Я смотрю  на Елец со стороны старинного  Знаменского женского монастыря, что вознесся над городом на каменной  горе за красно-кирпичной  оградой. В последнее  время разоренный  монастырь,  как сказочная  птица Феникс, встает из праха, обустраивается, хорошеет на глазах.

Когда-то  именно  отсюда  созерцал Елец великий русский  молитвенник, святитель Тихон Задонский:

— Что мнишь о городе  сем, —  спросил он у своего   келейника,  благоговейно взиравшего  на разбегающиеся внизу  зеленые улицы.

—  Се Елец…

— Это второй Сион, и слава его откроется  при втором  пришествии…

Что означали эти  удивительные слова  святителя,   мы не знаем,  ибо не можем постигнуть  всей глубины  его прозрений,   но нам, ельчанам, кажется, что это так и что есть во всем этом  некий  сокровенный смысл.

Я смотрю на город, освещенный последними  лучами заходящего солнца.
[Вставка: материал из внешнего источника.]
<file path="src/hw/adccr_pkg.sv">
// package: register map, field layout and encodings of the converter channel block
package adccr_pkg;
  localparam int ADDR_W = 8;
  // register indices; the byte address is four times the index
  localparam logic [7:0] IDX_GLOBAL_CONTROL = 8'h00;
  localparam logic [7:0] IDX_CONVERT_SETUP = 8'h01;
  localparam logic [7:0] IDX_HOLD = 8'h07;
  localparam logic [7:0] IDX_CALIBRATION_LOW = 8'h0c;
  localparam logic [7:0] IDX_CALIBRATION_HIGH = 8'h0d;
  localparam logic [7:0] IDX_RESULT_LOW = 8'h10;
  localparam logic [7:0] IDX_RESULT_HIGH = 8'h11;
  localparam logic [7:0] IDX_COMPARE_LOW = 8'h18;
  localparam logic [7:0] IDX_COMPARE_HIGH = 8'h19;
  localparam logic [7:0] IDX_CHANNEL_CONTROL = 8'h20;
  localparam logic [7:0] IDX_INPUT_SELECT = 8'h21;
  // field positions
  localparam int GLOBAL_ENABLE_BIT = 0;
  localparam int GLOBAL_START_BIT = 2;
  localparam int SETUP_RES_LSB = 1;
  localparam int SETUP_SIGNED_BIT = 4;
  localparam int CHANNEL_START_BIT = 7;
  localparam int CHANNEL_GAIN_LSB = 2;
  localparam int CHANNEL_MODE_LSB = 0;
  localparam int SELECT_POS_LSB = 3;
  localparam int SELECT_NEG_LSB = 0;
  localparam int CAL_HIGH_LSB = 8;
  // reset values
  localparam logic [7:0] REG_RESET = 8'h00;
  localparam logic [7:0] INPUT_SELECT_RESET = 8'h00;
  typedef enum logic [1:0] {
    ADCCR_RES_RIGHT12 = 2'b00,
    ADCCR_RES_EIGHT = 2'b10,
    ADCCR_RES_LEFT12 = 2'b11
  } adccr_res_t;
  typedef enum logic [1:0] {
    ADCCR_IN_INTERNAL = 2'b00,
    ADCCR_IN_SINGLE_ENDED = 2'b01,
    ADCCR_IN_DIFFERENTIAL = 2'b10,
    ADCCR_IN_DIFFERENTIAL_GAIN = 2'b11
  } adccr_mode_t;
  typedef enum logic [2:0] {
    ADCCR_GAIN_1X = 3'h0,
    ADCCR_GAIN_2X = 3'h1,
    ADCCR_GAIN_4X = 3'h2,
    ADCCR_GAIN_8X = 3'h3,
    ADCCR_GAIN_16X = 3'h4,
    ADCCR_GAIN_32X = 3'h5,
    ADCCR_GAIN_64X = 3'h6,
    ADCCR_GAIN_HALF = 3'h7
  } adccr_gain_t;
  // positive internal sources and negative selection codes
  localparam logic [3:0] POS_TEMPERATURE = 4'h0;
  localparam logic [3:0] POS_BANDGAP = 4'h1;
  localparam logic [3:0] POS_SCALED_SUPPLY = 4'h2;
  localparam logic [2:0] NEG_PIN_LAST = 3'h3;
  localparam logic [2:0] NEG_PLAIN_PAD_GROUND = 3'h5;
  localparam logic [2:0] NEG_PLAIN_INTERNAL_GROUND = 3'h7;
  localparam logic [2:0] NEG_GAIN_INTERNAL_GROUND = 3'h4;
  localparam logic [2:0] NEG_GAIN_PAD_GROUND = 3'h7;
endpackage : adccr_pkg

</file>
<file path="src/hw/adccr_top.sv">
// converter channel register block: apb slave, result formatting, channel setup
// Function
// - upper calibration register holds calibration bits 11:8 in its bits 3:0
// - channel 0 result is one 16-bit value across low and high bytes
// - left-adjusted 12-bit: high byte carries result bits 11:4
// - left-adjusted 12-bit: low byte bits 7:4 carry result 3:0, rest zero
// - right-adjusted 12-bit: high byte 3:0 = bits 11:8, top sign in differential
// - 8-bit: high byte copies bit 7 when signed, else zero
// - right-adjusted and 8-bit: low byte carries result bits 7:0
// - high compare byte stores upper eight bits of 16-bit compare value
// - low compare byte stores lower eight bits of compare value
// - writing one to start begins a conversion; hardware clears it once started
// - writing start while already set queues nothing extra
// - channel start bit aliases the global channel 0 start bit
// - three-bit gain field selects 1x to 64x, code 111 one-half
// - changing input mode may corrupt data still in the pipeline
// - unsigned: mode 00 internal, 01 single-ended, 10 and 11 reserved
// - signed: 10 differential, 11 differential with gain
// - input select resets to zero: positive 6:3, negative 2:0, bit 7 reserved
// - internal mode: positive 0 temperature, 1 bandgap, 2 scaled supply
// - pin modes: positive code n selects analog input pin n
// - negative selection is ignored in internal and single-ended modes
// - differential: negative 0-3 pins 0-3, 101 pad ground, 111 internal ground
// - differential with gain: 0-3 pins 4-7, 100 internal ground, 111 pad ground
// - reading a result or compare low byte latches its high byte into the hold register
`timescale 1ns/100ps
module adccr_top (
  input wire logic pclk,
  input wire logic presetn,
  input wire logic psel,
  input wire logic penable,
  input wire logic pwrite,
  input wire logic [adccr_pkg::ADDR_W-1:0] paddr,
  input wire logic [31:0] pwdata,
  output logic [31:0] prdata,
  output logic pready,
  output logic pslverr,
  input wire logic conv_started,
  input wire logic conv_done,
  input wire logic [11:0] conv_data,
  output logic conv_start_req,
  output logic converter_enable,
  output logic pipeline_flush,
  output logic [11:0] calibration_value,
  output logic [15:0] compare_value,
  output logic [15:0] channel0_result,
  output logic signed_conversion_select,
  output adccr_pkg::adccr_res_t resolution,
  output adccr_pkg::adccr_gain_t gain_select,
  output adccr_pkg::adccr_mode_t input_mode_field,
  output logic [3:0] positive_input_select,
  output logic [2:0] negative_input_select,
  output logic route_legal,
  output logic positive_is_pin,
  output logic negative_used,
  output logic negative_is_pin,
  output logic [2:0] negative_pin,
  output logic negative_pad_ground,
  output logic internal_ground
);
  import adccr_pkg::*;

  typedef struct packed {
    logic enable;
    logic start;
    logic signed_sel;
    adccr_res_t res;
    logic [7:0] hold;
    logic [7:0] pend_high;
    logic [11:0] calibration;
    logic [15:0] result;
    logic [15:0] compare;
    adccr_gain_t gain;
    adccr_mode_t mode;
    logic [3:0] pos;
    logic [2:0] neg;
    logic flush;
    logic [7:0] rdata;
    logic err;
  } adccr_state_t;

  adccr_state_t s;
  adccr_state_t next_s;
  logic [7:0] idx;
  logic aligned;
  logic setup;
  logic write_done;
  logic read_done;
  logic mapped;
  logic [7:0] read_byte;
  logic [15:0] formatted;

  // bus phase decode; slave never stalls
  assign idx = {2'b00, paddr[ADDR_W-1:2]};
  assign aligned = paddr[1:0] == 2'b00;
  assign setup = psel & ~penable;
  assign write_done = psel & penable & pwrite;
  assign read_done = psel & penable & ~pwrite;
  assign pready = 1'b1;
  assign pslverr = psel & penable & s.err;
  assign prdata = {24'h0, s.rdata};

  // register read map; high bytes of 16-bit pairs read the hold register
  always_comb
  begin
    mapped = aligned;
    read_byte = 8'h00;
    unique case (idx)
      IDX_GLOBAL_CONTROL:
        read_byte = {5'h0, s.start, 1'b0, s.enable};
      IDX_CONVERT_SETUP:
        read_byte = {3'h0, s.signed_sel, 1'b0, s.res, 1'b0};
      IDX_HOLD:
        read_byte = s.hold;
      IDX_CALIBRATION_LOW:
        read_byte = s.calibration[7:0];
      IDX_CALIBRATION_HIGH:
        read_byte = {4'h0, s.calibration[11:CAL_HIGH_LSB]};
      IDX_RESULT_LOW:
        read_byte = s.result[7:0];
      IDX_RESULT_HIGH, IDX_COMPARE_HIGH:
        read_byte = s.hold;
      IDX_COMPARE_LOW:
        read_byte = s.compare[7:0];
      IDX_CHANNEL_CONTROL:
        read_byte = {s.start, 2'b00, s.gain, s.mode};
      IDX_INPUT_SELECT:
        read_byte = {1'b0, s.pos, s.neg};
      default:
        mapped = 1'b0;
    endcase
  end

  adccr_result_fmt u_fmt (
    .raw(conv_data),
    .resolution(s.res),
    .signed_conversion_select(s.signed_sel),
    .input_mode_field(s.mode),
    .formatted(formatted)
  );

  adccr_input_route u_route (
    .input_mode_field(s.mode),
    .signed_conversion_select(s.signed_sel),
    .positive_input_select(s.pos),
    .negative_input_select(s.neg),
    .route_legal(route_legal),
    .positive_is_pin(positive_is_pin),
    .negative_used(negative_used),
    .negative_is_pin(negative_is_pin),
    .negative_pin(negative_pin),
    .negative_pad_ground(negative_pad_ground),
    .internal_ground(internal_ground)
  );

  // next-state: converter handshake, bus capture, register writes
  always_comb
  begin
    next_s = s;
    next_s.flush = 1'b0;
    // taking the request clears it; a simultaneous set is consumed by that start
    if (conv_started && s.start)
      next_s.start = 1'b0;
    // whole 16-bit word replaced at once, no mixed bytes
    if (conv_done)
      next_s.result = formatted;
    // read data and high byte snapshot captured in the setup cycle
    if (setup)
    begin
      next_s.rdata = mapped ? read_byte : 8'h00;
      next_s.err = ~mapped;
      next_s.pend_high = (idx == IDX_RESULT_LOW) ? s.result[15:8] : s.compare[15:8];
    end
    if (read_done && aligned && (idx == IDX_RESULT_LOW || idx == IDX_COMPARE_LOW))
      next_s.hold = s.pend_high;
    if (write_done && aligned)
    begin
      unique case (idx)
        IDX_GLOBAL_CONTROL:
        begin
          next_s.enable = pwdata[GLOBAL_ENABLE_BIT];
          if (pwdata[GLOBAL_START_BIT] && !s.start)
            next_s.start = 1'b1;
        end
        IDX_CONVERT_SETUP:
        begin
          next_s.signed_sel = pwdata[SETUP_SIGNED_BIT];
          next_s.res = adccr_res_t'(pwdata[SETUP_RES_LSB+:2]);
        end
        IDX_HOLD:
          next_s.hold = pwdata[7:0];
        IDX_CALIBRATION_LOW:
          next_s.calibration[7:0] = pwdata[7:0];
        IDX_CALIBRATION_HIGH:
          next_s.calibration[11:CAL_HIGH_LSB] = pwdata[3:0];
        IDX_COMPARE_LOW:
          next_s.compare[7:0] = pwdata[7:0];
        IDX_COMPARE_HIGH:
          next_s.compare[15:8] = pwdata[7:0];
        IDX_CHANNEL_CONTROL:
        begin
          if (pwdata[CHANNEL_START_BIT] && !s.start)
            next_s.start = 1'b1;
          next_s.gain = adccr_gain_t'(pwdata[CHANNEL_GAIN_LSB+:3]);
          next_s.mode = adccr_mode_t'(pwdata[CHANNEL_MODE_LSB+:2]);
          // a mode change invalidates in-flight samples, so flush the pipe
          next_s.flush = pwdata[CHANNEL_MODE_LSB+:2] != s.mode;
        end
        IDX_INPUT_SELECT:
        begin
          next_s.pos = pwdata[SELECT_POS_LSB+:4];
          next_s.neg = pwdata[SELECT_NEG_LSB+:3];
        end
        default:
          next_s.flush = 1'b0;
      endcase
    end
  end

  // all state in one register
  always_ff @(posedge pclk or negedge presetn)
  begin
    if (!presetn)
    begin
      s.enable <= 1'b0;
      s.start <= 1'b0;
      s.signed_sel <= 1'b0;
      s.res <= ADCCR_RES_RIGHT12;
      s.hold <= REG_RESET;
      s.pend_high <= REG_RESET;
      s.calibration <= 12'h000;
      s.result <= 16'h0000;
      s.compare <= 16'h0000;
      s.gain <= ADCCR_GAIN_1X;
      s.mode <= ADCCR_IN_INTERNAL;
      s.pos <= INPUT_SELECT_RESET[SELECT_POS_LSB+:4];
      s.neg <= INPUT_SELECT_RESET[SELECT_NEG_LSB+:3];
      s.flush <= 1'b0;
      s.rdata <= REG_RESET;
      s.err <= 1'b0;
    end
    else
      s <= next_s;
  end

  // converter-facing outputs straight from the state register
  assign conv_start_req = s.start;
  assign converter_enable = s.enable;
  assign pipeline_flush = s.flush;
  assign calibration_value = s.calibration;
  assign compare_value = s.compare;
  assign channel0_result = s.result;
  assign signed_conversion_select = s.signed_sel;
  assign resolution = s.res;
  assign gain_select = s.gain;
  assign input_mode_field = s.mode;
  assign positive_input_select = s.pos;
  assign negative_input_select = s.neg;
endmodule : adccr_top

</file>
<file path="src/hw/adccr_result_fmt.sv">
// result formatter: places a raw conversion into the 16-bit result pair
`timescale 1ns/100ps
module adccr_result_fmt (
  input wire logic [11:0] raw,
  input wire adccr_pkg::adccr_res_t resolution,
  input wire logic signed_conversion_select,
  input wire adccr_pkg::adccr_mode_t input_mode_field,
  output logic [15:0] formatted
);
  import adccr_pkg::*;
  logic result_bit_eleven;
  logic result_bit_seven;

  // sign copies; bit eleven zero unless signed differential, bit seven zero unless signed
  assign result_bit_eleven = signed_conversion_select & input_mode_field[1] & raw[11];
  assign result_bit_seven = signed_conversion_select & raw[7];

  // reserved resolution code falls back to right-adjusted
  always_comb
  begin
    unique case (resolution)
      ADCCR_RES_LEFT12: formatted = {raw, 4'h0};
      ADCCR_RES_EIGHT: formatted = {{8{result_bit_seven}}, raw[7:0]};
      default: formatted = {{4{result_bit_eleven}}, raw};
    endcase
  end
endmodule : adccr_result_fmt

</file>
<file path="src/hw/adccr_input_route.sv">
// input routing decode: turns mode and selections into analog switch controls
`timescale 1ns/100ps
module adccr_input_route (
  input wire adccr_pkg::adccr_mode_t input_mode_field,
  input wire logic signed_conversion_select,
  input wire logic [3:0] positive_input_select,
  input wire logic [2:0] negative_input_select,
  output logic route_legal,
  output logic positive_is_pin,
  output logic negative_used,
  output logic negative_is_pin,
  output logic [2:0] negative_pin,
  output logic negative_pad_ground,
  output logic internal_ground
);
  import adccr_pkg::*;

  // negative side only matters in the two differential modes
  always_comb
  begin
    route_legal = 1'b1;
    positive_is_pin = 1'b0;
    negative_used = 1'b0;
    negative_is_pin = 1'b0;
    negative_pin = 3'h0;
    negative_pad_ground = 1'b0;
    internal_ground = 1'b0;
    unique case (input_mode_field)
      ADCCR_IN_INTERNAL:
        route_legal = positive_input_select <= POS_SCALED_SUPPLY;
      ADCCR_IN_SINGLE_ENDED:
        positive_is_pin = 1'b1;
      ADCCR_IN_DIFFERENTIAL:
      begin
        positive_is_pin = 1'b1;
        negative_used = 1'b1;
        route_legal = signed_conversion_select;
        negative_pin = {1'b0, negative_input_select[1:0]};
        if (negative_input_select <= NEG_PIN_LAST)
          negative_is_pin = 1'b1;
        else if (negative_input_select == NEG_PLAIN_PAD_GROUND)
          negative_pad_ground = 1'b1;
        else if (negative_input_select == NEG_PLAIN_INTERNAL_GROUND)
          internal_ground = 1'b1;
        else
          route_legal = 1'b0;
      end
      ADCCR_IN_DIFFERENTIAL_GAIN:
      begin
        positive_is_pin = 1'b1;
        negative_used = 1'b1;
        route_legal = signed_conversion_select;
        negative_pin = {1'b1, negative_input_select[1:0]};
        if (negative_input_select <= NEG_PIN_LAST)
          negative_is_pin = 1'b1;
        else if (negative_input_select == NEG_GAIN_INTERNAL_GROUND)
          internal_ground = 1'b1;
        else if (negative_input_select == NEG_GAIN_PAD_GROUND)
          negative_pad_ground = 1'b1;
        else
          route_legal = 1'b0;
      end
    endcase
  end
endmodule : adccr_input_route

</file>
==> src/rtl/ebo_pkg.sv <==
// Package for the expanded blit and scanline order engine
package ebo_pkg;

	// Register byte offsets on the bus
	localparam logic [7:0] OFS_CTRL      = 8'h00;
	localparam logic [7:0] OFS_STATUS    = 8'h04;
	localparam logic [7:0] OFS_DEST      = 8'h08;
	localparam logic [7:0] OFS_SRC       = 8'h0C;
	localparam logic [7:0] OFS_WARP      = 8'h10;
	localparam logic [7:0] OFS_FACTOR    = 8'h14;
	localparam logic [7:0] OFS_OFFSET    = 8'h18;
	localparam logic [7:0] OFS_FRAME     = 8'h1C;
	localparam logic [7:0] OFS_BAND      = 8'h20;
	localparam logic [7:0] OFS_BASE      = 8'h24;
	localparam logic [7:0] OFS_TABLE     = 8'h28;
	localparam logic [7:0] OFS_TONE      = 8'h2C;

	// Field positions
	localparam int unsigned CTRL_START   = 0;
	localparam int unsigned CTRL_PARAMS  = 1;
	localparam int unsigned CTRL_ORD_LSB = 4;
	localparam int unsigned ST_BUSY      = 0;
	localparam int unsigned ST_DONE      = 1;
	localparam int unsigned ST_FAULT     = 2;
	localparam int unsigned ST_ERR       = 3;
	localparam int unsigned HI_LSB       = 16;
	localparam int unsigned BAND_REV     = 8;

	// Upper address nibble that the engine supplies for pointers
	localparam logic [3:0]  DRAM_SEGMENT = 4'h0;
	localparam logic [27:0] TBL_STEP     = 28'h0000004;

	// Destination kinds in order code bits 3:2
	localparam logic [1:0]  DK_FRAME     = 2'h0;
	localparam logic [1:0]  DK_UNBANDED  = 2'h1;
	localparam logic [1:0]  DK_BANDED    = 2'h2;

	// Reset value and upper limit of the factors
	localparam logic [4:0]  FACTOR_RST   = 5'h01;
	localparam logic [4:0]  FACTOR_MAX   = 5'h10;

	typedef enum logic [2:0] {
		ES_IDLE, ES_SETUP, ES_XFER, ES_TFETCH, ES_RUN, ES_FAULT, ES_DONE
	} ebo_state_t;

	// One destination bit to be combined by the raster datapath
	typedef struct packed {
		logic [31:0] dst_bit;
		logic [31:0] src_bit;
		logic        tone;
		logic [31:0] tone_ptr;
	} ebo_px_t;

endpackage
Огнисто сверкнув, охватило оно полнеба прощальным червонным сиянием, победоносно позолотило крест Рождественского  храма, вспыхнуло на звездчатых синих куполах Вознесенского  собора, плывущего вам навстречу, как величественный  корабль воздушного океана. Широкие  золотые полосы дрожали  в вечернем воздухе, осенняя уставшие за день дома, улицы, деревья…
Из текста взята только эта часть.